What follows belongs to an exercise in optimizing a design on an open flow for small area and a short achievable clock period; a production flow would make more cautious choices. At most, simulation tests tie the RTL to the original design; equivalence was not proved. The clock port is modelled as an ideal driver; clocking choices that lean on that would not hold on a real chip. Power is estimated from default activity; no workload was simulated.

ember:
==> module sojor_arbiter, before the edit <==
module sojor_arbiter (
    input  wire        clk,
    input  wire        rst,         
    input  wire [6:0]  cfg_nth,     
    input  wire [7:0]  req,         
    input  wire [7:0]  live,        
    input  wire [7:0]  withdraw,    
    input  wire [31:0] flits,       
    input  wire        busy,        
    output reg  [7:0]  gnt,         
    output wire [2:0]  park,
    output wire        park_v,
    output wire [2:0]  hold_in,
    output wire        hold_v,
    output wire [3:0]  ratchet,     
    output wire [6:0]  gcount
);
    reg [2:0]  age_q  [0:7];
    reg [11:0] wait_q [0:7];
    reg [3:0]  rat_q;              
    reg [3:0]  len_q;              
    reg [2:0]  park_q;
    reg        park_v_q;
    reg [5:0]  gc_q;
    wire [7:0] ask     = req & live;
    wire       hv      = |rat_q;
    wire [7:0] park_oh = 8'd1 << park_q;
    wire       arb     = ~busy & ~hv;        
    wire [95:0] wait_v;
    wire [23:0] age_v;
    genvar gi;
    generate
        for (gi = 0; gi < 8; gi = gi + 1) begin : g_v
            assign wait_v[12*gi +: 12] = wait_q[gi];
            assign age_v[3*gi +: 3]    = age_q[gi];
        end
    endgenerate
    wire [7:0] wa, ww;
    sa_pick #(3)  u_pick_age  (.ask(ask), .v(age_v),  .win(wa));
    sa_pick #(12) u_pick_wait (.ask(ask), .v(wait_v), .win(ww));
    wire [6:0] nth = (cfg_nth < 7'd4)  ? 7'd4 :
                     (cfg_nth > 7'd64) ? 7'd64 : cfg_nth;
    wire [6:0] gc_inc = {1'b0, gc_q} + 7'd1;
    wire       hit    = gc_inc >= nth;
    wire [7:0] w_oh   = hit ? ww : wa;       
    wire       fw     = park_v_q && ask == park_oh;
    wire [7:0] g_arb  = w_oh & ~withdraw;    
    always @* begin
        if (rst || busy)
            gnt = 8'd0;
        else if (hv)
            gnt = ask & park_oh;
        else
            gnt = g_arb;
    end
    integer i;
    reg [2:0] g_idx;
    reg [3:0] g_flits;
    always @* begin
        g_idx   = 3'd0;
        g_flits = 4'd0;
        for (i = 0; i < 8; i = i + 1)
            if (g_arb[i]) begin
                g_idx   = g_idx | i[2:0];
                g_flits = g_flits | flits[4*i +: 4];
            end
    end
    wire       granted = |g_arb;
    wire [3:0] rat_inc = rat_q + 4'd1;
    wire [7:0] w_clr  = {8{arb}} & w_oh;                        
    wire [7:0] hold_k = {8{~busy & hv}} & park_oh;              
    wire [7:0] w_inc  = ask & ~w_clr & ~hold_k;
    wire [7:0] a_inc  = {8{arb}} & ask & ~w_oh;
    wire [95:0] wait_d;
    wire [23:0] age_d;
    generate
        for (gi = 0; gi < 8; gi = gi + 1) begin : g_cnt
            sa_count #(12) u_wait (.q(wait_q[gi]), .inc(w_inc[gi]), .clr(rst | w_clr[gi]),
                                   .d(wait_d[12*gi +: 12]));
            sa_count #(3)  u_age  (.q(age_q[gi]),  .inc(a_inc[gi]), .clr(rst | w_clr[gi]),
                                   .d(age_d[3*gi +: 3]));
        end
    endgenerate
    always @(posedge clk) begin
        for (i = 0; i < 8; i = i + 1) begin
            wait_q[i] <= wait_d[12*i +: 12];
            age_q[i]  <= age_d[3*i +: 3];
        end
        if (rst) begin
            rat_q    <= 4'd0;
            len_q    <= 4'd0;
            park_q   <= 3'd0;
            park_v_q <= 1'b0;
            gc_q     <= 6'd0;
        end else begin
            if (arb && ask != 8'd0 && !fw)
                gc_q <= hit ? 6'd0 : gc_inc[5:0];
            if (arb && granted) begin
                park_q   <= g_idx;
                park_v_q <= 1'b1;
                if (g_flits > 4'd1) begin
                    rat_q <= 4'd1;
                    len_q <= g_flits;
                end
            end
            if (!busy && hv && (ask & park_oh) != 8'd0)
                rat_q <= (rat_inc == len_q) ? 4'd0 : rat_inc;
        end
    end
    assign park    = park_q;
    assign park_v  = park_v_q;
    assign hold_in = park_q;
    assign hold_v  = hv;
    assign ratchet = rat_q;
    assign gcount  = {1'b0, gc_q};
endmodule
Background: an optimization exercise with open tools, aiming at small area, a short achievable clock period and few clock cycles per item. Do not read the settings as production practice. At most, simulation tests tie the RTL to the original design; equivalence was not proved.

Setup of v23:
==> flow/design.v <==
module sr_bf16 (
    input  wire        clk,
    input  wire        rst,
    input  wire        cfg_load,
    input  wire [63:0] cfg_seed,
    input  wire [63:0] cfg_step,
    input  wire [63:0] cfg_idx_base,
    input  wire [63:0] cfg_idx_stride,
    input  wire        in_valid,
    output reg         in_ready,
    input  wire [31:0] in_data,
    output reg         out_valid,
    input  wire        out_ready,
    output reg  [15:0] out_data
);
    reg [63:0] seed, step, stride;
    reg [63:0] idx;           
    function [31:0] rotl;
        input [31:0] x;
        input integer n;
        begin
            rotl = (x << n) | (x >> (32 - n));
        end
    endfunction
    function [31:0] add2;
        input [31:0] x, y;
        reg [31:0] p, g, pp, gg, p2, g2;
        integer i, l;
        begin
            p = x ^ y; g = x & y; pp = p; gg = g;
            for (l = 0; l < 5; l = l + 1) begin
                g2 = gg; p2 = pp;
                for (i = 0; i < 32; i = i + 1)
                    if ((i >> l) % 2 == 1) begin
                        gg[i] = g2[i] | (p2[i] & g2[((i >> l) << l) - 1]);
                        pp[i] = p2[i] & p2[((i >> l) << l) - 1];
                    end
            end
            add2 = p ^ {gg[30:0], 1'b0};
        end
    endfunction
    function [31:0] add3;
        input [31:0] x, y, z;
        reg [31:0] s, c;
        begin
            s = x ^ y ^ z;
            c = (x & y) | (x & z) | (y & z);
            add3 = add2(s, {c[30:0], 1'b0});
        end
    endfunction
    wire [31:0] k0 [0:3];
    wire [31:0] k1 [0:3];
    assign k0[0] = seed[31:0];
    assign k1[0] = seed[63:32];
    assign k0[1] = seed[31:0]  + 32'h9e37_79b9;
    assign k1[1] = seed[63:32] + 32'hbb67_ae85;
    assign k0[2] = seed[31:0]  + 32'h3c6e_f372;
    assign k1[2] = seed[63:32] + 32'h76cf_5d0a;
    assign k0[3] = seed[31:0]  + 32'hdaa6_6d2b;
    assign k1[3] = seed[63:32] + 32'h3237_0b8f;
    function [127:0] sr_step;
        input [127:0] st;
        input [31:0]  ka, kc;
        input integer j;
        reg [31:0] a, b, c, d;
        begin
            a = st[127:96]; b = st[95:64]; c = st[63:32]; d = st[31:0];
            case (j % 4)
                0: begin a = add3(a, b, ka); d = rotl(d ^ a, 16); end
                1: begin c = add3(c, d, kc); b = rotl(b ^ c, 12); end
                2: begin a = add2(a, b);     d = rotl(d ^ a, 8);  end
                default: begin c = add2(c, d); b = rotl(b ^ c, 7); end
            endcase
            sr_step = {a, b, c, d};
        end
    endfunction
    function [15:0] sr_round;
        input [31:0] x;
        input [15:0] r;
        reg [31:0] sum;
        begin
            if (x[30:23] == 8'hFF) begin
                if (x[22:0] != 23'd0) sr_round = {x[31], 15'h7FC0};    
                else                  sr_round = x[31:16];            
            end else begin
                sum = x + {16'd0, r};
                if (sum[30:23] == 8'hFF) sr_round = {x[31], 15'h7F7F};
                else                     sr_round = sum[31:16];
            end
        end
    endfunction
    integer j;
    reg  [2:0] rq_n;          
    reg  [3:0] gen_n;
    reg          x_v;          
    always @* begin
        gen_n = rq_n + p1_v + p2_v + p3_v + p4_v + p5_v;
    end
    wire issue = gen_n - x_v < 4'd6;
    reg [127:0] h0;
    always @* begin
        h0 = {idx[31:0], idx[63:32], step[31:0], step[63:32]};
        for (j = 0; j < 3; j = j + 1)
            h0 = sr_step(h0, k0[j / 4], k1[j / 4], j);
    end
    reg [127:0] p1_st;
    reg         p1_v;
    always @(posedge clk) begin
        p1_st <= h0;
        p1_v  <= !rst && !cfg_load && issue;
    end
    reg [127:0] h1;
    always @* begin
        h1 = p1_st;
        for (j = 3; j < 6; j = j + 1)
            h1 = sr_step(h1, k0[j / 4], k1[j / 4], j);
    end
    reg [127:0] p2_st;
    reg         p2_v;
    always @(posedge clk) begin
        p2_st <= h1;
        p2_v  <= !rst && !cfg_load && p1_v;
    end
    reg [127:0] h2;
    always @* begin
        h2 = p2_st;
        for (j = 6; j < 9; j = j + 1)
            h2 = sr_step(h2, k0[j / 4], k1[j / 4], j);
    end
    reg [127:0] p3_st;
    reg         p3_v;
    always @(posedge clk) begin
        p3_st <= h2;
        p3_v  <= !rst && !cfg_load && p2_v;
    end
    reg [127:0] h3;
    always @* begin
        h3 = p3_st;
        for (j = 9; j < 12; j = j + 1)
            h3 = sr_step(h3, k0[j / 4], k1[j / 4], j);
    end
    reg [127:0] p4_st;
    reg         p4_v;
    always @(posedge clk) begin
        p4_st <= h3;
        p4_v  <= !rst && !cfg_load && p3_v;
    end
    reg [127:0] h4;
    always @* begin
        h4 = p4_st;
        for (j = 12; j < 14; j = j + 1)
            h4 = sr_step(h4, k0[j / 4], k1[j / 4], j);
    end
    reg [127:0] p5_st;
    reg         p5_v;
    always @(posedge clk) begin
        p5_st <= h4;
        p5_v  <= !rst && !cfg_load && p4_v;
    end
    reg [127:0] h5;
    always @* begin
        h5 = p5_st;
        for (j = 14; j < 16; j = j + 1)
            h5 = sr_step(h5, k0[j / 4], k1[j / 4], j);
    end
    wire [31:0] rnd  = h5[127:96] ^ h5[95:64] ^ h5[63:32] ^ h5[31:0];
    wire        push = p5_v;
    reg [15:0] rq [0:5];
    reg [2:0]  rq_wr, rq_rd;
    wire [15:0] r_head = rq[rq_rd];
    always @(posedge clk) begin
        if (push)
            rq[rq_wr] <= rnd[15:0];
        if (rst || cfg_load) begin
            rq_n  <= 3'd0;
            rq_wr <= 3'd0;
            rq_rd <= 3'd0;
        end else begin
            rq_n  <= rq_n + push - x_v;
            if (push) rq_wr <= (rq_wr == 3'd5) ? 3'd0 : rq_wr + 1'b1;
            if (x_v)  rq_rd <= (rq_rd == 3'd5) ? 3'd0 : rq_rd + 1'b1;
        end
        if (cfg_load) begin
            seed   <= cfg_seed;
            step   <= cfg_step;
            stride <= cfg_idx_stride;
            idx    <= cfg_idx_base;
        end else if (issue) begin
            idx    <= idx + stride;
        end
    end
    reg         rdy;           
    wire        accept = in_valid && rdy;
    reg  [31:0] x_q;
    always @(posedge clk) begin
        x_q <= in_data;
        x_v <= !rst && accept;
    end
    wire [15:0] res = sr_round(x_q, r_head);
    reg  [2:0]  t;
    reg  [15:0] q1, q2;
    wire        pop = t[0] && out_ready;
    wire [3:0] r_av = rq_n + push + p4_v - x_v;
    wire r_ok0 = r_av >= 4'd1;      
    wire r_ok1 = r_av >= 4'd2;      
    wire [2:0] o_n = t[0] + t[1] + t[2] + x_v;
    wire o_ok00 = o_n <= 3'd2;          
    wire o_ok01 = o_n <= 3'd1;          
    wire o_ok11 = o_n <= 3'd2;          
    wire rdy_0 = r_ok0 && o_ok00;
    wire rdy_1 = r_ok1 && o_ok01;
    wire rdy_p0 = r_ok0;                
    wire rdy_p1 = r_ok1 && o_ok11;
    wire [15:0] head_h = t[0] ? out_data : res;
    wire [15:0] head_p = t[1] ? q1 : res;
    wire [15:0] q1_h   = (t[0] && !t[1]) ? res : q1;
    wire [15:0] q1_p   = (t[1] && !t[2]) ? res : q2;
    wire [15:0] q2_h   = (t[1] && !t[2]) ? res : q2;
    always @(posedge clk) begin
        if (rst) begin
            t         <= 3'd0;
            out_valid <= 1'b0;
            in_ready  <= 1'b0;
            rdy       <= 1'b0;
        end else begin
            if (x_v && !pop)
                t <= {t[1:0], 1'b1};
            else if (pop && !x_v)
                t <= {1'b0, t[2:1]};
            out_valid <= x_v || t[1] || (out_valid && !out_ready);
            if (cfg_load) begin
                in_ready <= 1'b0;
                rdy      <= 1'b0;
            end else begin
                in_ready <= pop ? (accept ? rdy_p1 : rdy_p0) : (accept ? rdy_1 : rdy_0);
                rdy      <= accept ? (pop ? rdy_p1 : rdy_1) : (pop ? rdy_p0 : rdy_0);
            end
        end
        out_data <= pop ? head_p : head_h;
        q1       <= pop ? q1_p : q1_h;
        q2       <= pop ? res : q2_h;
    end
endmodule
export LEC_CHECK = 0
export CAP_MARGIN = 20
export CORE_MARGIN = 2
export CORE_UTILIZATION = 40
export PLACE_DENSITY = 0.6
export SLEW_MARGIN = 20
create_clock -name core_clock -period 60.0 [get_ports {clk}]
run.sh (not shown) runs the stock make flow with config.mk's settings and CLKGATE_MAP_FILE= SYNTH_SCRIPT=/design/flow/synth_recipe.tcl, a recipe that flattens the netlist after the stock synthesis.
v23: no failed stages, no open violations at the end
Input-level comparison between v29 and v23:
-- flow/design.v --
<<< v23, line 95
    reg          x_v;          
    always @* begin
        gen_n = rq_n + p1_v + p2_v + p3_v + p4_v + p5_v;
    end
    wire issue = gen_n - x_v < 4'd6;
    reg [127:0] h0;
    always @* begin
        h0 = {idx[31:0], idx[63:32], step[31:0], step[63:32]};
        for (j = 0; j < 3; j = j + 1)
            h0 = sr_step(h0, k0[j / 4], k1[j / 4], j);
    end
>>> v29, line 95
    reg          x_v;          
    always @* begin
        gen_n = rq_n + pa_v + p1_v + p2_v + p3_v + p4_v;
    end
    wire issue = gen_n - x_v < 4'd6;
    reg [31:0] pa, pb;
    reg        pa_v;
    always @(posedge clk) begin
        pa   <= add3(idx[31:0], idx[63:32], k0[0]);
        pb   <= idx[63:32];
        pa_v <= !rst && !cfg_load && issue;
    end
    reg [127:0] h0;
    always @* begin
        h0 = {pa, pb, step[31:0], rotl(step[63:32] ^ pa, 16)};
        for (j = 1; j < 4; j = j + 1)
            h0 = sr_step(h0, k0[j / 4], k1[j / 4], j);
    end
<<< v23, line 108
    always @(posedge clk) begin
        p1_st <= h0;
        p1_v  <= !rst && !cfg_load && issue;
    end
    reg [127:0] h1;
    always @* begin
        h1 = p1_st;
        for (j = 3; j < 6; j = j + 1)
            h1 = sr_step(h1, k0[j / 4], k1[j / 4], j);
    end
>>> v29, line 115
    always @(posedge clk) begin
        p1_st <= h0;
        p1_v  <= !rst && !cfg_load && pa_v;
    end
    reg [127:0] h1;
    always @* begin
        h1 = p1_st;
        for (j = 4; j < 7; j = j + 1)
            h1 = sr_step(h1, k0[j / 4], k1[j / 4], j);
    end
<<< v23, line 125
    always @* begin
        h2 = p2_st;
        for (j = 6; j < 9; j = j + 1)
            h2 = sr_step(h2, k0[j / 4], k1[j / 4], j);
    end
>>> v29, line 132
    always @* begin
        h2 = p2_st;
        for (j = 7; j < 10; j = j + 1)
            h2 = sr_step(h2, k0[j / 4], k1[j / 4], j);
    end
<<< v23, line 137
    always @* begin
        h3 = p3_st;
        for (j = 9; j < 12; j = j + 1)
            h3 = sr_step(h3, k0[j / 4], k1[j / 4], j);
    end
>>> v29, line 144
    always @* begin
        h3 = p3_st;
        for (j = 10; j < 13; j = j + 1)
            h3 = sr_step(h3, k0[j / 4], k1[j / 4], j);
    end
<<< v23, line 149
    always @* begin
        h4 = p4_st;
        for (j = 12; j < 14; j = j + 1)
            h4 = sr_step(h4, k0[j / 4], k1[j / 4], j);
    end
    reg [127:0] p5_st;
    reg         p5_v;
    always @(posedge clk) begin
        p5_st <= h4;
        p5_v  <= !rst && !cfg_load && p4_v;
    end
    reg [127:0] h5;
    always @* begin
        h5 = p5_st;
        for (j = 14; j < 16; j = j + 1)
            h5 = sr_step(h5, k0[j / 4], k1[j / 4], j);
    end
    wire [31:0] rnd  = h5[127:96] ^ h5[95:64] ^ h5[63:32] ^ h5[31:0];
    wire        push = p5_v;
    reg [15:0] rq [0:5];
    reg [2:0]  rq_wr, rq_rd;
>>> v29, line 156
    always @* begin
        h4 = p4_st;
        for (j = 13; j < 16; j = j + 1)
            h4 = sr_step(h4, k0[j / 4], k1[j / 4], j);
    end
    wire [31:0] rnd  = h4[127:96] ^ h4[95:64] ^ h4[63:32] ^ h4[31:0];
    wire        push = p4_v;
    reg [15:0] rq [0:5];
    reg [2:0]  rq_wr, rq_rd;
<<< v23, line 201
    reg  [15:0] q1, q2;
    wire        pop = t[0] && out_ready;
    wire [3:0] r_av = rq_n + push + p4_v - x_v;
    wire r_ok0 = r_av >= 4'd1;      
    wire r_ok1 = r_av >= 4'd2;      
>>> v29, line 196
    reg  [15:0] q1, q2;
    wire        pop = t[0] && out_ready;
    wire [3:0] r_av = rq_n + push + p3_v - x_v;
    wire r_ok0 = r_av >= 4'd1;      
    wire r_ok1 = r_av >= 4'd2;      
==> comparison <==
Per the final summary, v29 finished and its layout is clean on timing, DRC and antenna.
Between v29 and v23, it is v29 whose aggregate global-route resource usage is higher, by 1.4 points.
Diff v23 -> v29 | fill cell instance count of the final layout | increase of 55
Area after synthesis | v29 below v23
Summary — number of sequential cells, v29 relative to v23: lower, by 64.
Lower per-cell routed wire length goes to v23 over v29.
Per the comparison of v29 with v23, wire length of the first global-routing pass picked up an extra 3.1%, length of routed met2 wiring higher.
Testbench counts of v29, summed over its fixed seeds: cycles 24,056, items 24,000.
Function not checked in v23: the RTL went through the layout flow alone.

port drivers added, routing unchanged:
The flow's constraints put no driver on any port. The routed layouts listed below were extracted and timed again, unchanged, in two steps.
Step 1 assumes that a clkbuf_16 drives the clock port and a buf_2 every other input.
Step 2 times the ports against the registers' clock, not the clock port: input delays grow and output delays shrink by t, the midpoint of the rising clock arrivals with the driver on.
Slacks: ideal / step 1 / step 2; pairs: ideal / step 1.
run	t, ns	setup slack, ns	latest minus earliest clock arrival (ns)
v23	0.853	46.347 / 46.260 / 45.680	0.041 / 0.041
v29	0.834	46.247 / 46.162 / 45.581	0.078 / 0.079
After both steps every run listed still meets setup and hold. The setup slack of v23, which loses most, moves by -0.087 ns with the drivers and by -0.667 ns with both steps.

---

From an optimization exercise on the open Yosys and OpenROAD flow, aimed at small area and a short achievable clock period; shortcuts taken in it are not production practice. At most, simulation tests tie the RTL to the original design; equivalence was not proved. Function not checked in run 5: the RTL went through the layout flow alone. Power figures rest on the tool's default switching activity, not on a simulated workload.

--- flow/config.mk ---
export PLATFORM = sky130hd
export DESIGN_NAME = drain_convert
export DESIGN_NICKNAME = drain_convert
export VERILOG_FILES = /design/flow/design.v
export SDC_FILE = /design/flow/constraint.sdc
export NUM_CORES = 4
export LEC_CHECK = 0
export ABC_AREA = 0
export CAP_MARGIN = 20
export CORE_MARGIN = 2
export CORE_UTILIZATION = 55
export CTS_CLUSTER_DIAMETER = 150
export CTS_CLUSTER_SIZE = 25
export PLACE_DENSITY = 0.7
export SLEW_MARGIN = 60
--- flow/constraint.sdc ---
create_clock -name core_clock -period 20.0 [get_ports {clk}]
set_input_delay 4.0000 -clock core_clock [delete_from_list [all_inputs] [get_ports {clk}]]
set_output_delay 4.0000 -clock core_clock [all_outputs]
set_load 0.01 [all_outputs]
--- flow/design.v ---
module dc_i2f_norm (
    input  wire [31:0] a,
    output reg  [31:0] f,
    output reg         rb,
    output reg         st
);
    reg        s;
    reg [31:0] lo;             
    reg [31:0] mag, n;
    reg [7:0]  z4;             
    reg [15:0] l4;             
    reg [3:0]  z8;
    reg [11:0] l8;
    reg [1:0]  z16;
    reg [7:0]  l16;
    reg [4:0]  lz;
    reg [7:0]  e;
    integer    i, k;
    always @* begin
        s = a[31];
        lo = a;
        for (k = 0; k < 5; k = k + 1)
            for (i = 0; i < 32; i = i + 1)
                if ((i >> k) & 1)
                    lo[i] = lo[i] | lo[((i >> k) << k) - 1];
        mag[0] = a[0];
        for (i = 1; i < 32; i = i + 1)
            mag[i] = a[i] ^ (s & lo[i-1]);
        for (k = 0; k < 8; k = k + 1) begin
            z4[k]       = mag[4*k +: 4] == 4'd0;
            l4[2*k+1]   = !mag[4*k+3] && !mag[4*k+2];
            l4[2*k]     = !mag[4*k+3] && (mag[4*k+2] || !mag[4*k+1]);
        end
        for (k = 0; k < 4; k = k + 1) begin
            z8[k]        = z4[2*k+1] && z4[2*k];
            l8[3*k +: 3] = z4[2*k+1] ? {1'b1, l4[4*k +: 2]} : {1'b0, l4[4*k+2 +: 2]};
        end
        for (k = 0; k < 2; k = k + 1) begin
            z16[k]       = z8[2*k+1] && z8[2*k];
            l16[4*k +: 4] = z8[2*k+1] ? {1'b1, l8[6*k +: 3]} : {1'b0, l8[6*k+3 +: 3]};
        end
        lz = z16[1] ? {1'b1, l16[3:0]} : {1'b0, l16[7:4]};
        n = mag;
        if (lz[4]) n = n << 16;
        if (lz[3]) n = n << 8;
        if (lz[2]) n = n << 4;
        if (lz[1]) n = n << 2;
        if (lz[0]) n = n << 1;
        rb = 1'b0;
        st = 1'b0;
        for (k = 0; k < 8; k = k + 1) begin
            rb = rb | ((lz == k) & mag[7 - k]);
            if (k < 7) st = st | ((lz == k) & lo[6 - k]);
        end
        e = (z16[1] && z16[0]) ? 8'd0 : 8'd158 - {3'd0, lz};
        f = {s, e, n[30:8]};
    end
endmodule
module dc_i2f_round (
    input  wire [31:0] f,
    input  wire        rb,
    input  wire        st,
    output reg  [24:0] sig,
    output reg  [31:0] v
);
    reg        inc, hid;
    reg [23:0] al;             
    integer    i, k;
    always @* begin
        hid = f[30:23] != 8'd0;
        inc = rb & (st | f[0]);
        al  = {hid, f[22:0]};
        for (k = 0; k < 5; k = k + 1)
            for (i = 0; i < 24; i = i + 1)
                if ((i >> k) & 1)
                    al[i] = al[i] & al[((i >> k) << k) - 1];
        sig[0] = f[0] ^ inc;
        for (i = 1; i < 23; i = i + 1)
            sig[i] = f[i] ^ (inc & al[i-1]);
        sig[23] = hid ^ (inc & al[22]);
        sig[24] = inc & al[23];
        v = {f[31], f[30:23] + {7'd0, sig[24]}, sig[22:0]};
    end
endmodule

### Exercise
Lines holding the word "accept" are the answer; copy every one from the records above.

### Task output
    wire        accept = in_valid && rdy;
        x_v <= !rst && accept;
                in_ready <= pop ? (accept ? rdy_p1 : rdy_p0) : (accept ? rdy_1 : rdy_0);
                rdy      <= accept ? (pop ? rdy_p1 : rdy_1) : (pop ? rdy_p0 : rdy_0);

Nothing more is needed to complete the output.